Context: an optimization exercise on an open-source flow, tuned for small area. The choices shown serve that exercise and are no tape-out recipe. At most, simulation tests tie the RTL to the original design; equivalence was not proved. The clock port is modelled as an ideal driver; clocking choices that lean on that would not hold on a real chip. Power and IR drop assume default switching activity.

lane 1:
==> module GPS, before the edit <==
module GPS
(
input clk,
input rst,             
input  rx,             
output err,            
output [7:0] Din,      
output RS, RW,
output EN
);
localparam [3:0] F0 = 4'd0,  F1 = 4'd1,  F2 = 4'd3,  F3 = 4'd7,  F4 = 4'd15,
                 F5 = 4'd14, F6 = 4'd13, F7 = 4'd10, F8 = 4'd5,  F9 = 4'd11,
                 F10 = 4'd6, F11 = 4'd12, F12 = 4'd8;
function [3:0] succ;
	input [3:0] x;
	succ = {x[2:0], (~x[0] & x[1]) ^ ~x[3]};
endfunction
reg [3:0]  rb;
reg        half;
reg [11:0] h;      
reg [7:0]  rd;     
reg [3:0]  ph;     
reg [4:0]  s;      
wire idle  = (rb == F10);
wire pend  = (rb == F11);
wire hterm = (h == 12'd3233);           
wire hload = idle | hterm;
always @(posedge clk) begin
	if (hload) h <= 12'd0;
	else       h <= {~h[10:0], h[11] ^ h[0]};
end
wire is_dollar = (rd == 8'h24);
wire [3:0] sf = s[3:0];
wire sdol    = (sf == F3) | (sf == F4) | (sf == F5) | (sf == F6);
wire writing = s[4] & (sdol | ~is_dollar);
wire wr_now  = pend & writing & (ph == sf);
always @(posedge clk) begin
	if (rst) begin
		rb <= F10; half <= 1'b0;
	end else if (idle) begin
		rb <= rx ? F10 : F0; half <= 1'b0;
	end else if (pend) begin
		if (!writing || ph == sf) begin rb <= F9; half <= 1'b1; end
	end else if (hterm) begin
		if (!half) begin
			if (rb == F0 && rx)   begin rb <= F10; half <= 1'b1; end
			else if (rb == F9)    begin rb <= rx ? F11 : F10; half <= ~rx; end
			else                  half <= 1'b1;
		end else begin
			rb <= (rb == F9) ? F10 : succ(rb); half <= 1'b0;
		end
	end
end
always @(posedge clk)
	if (hterm && !half && rb != F9)
		rd <= {rx, rd[7:1]};
assign err = idle & half;
localparam [4:0] W0 = {1'b0, F8},  W1 = {1'b0, F9},  W2 = {1'b0, F10},
                 W3 = {1'b0, F11},    W4 = {1'b0, F12},
                 W5 = {1'b0, F7},    W6 = {1'b0, F0},    W7 = {1'b0, F2},
                 W8 = {1'b0, F3},    W9 = {1'b0, F6};
wire is_comma  = (rd == 8'h2C);
wire is_G      = (rd == 8'h47);
wire is_P      = (rd == 8'h50);
wire is_A      = (rd == 8'h41);
wire tk    = s[4];
wire wcom  = (sf == F7) | (sf == F0) | (sf == F2) | (sf == F3) | (sf == F6);
wire m_G   = (sf == F8) | (sf == F10) | (sf == F11);
wire match = ~tk & ((m_G & is_G) | ((sf == F9) & is_P) | ((sf == F12) & is_A) |
                    (~m_G & (sf != F9) & (sf != F12) & is_comma));
wire [3:0] ssucc = succ(sf);
wire [3:0] ncode = (~tk & wcom) ? sf :
                   (~tk & (sf == F12)) ? F7 :
                   (tk & (sf == F6)) ? F8 : ssucc;
wire ntk = ~tk ? wcom : ~((sf == F12) | (sf == F1) | (sf == F2) | (sf == F5) | (sf == F6));
wire adv  = pend & (writing ? (ph == sf) : match);
wire dres = rst | (pend & ~writing & is_dollar);
always @(posedge clk)
	if (dres)     s <= W0;
	else if (adv) s <= {ntk, ncode};
reg [103:0] ring;
reg clr;           
always @(posedge clk) begin
	if (rst) ph <= F0;
	else     ph <= succ(ph);
	clr <= rst | (clr & (ph != F12));
end
wire [7:0] rin = wr_now ? rd : (clr ? 8'h00 : ring[7:0]);
always @(posedge clk) ring <= {rin, ring[103:8]};
localparam [5:0] RSTP = {2'b01, F0};
reg [16:0] c;
reg [5:0]  pos;
wire cterm = (c == 17'd112661);         
always @(posedge clk) begin
	if (rst)        c <= 17'd112661;
	else if (cterm) c <= 17'd0;
	else            c <= {~c[15:0], c[16] ^ c[2]};
end
wire [3:0] pf = pos[3:0];
wire [3:0] pn = succ(pf);
wire cafter = (pf == F12) | (pf == F1) | (pf == F2) | (pf == F5) |
              (pf == F6) | (pf == F8) | (pf == F10);
wire [2:0] unit = pos[2:0];
wire ulast = (unit == 3'd4);
always @(posedge clk) begin
	if (rst) pos <= RSTP;
	else if (cterm) begin
		if (pos == RSTP)                      pos <= 6'd32;
		else if (pos[5] & ulast & (pos[4:3] == 2'b10)) pos <= {2'b01, F12};
		else if (pos[5])                      pos <= {1'b1, ulast ? {pos[3], ~pos[4]} : pos[4:3],
		                                              unit[1:0], ~(unit[2] ^ (unit[0] & ~unit[1]))};
		else if (pos[4] | ~cafter)            pos <= {2'b00, pn};
		else                                  pos <= {2'b01, pf};
	end
end
reg [7:0] N, DR;
wire wt  = pend & writing;
wire [7:0] N_in = (ph == pn) ? rin : N;
always @(posedge clk) begin
	N <= N_in;
	if (cterm)                                      DR <= (wt & (sf == pn)) ? rd : N_in;
	else if (wt & (sf == pf) & (pos[5:4] == 2'b00)) DR <= rd;
end
reg [7:0] cval;
always @* begin
	if (pos[5])
		case (pos[4:3])
		2'b00: cval = 8'h38;
		2'b01: cval = 8'h01;
		2'b11: cval = 8'h06;
		default: cval = 8'h0C;
		endcase
	else
		case (pf)
		F12: cval = 8'h80;
		F1:  cval = 8'hDF;
		F2:  cval = 8'h20;
		F5:  cval = 8'hDF;
		F6:  cval = 8'hC0;
		F8:  cval = 8'h3A;
		F10: cval = 8'h3A;
		default: cval = 8'h00;
		endcase
end
assign Din = (pos[5] | pos[4]) ? cval : DR;
assign EN  = ~(cterm & (~pos[5] | ulast));
assign RS  = ~pos[5] & (pos != RSTP) &
             ~(pos[4] & ((pf == F12) | (pf == F6)) & ~cterm);
assign RW  = 1'b0;
endmodule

> _WORK TO COMPLETE_
Exactly the lines from the one containing "assign Din = (pos[5] | pos[4]) ? cval : DR;" through the end of the listing above, inclusive, are to be written out, and no others.

> _WRITTEN ANSWER_
assign Din = (pos[5] | pos[4]) ? cval : DR;
assign EN  = ~(cterm & (~pos[5] | ulast));
assign RS  = ~pos[5] & (pos != RSTP) &
             ~(pos[4] & ((pf == F12) | (pf == F6)) & ~cterm);
assign RW  = 1'b0;
endmodule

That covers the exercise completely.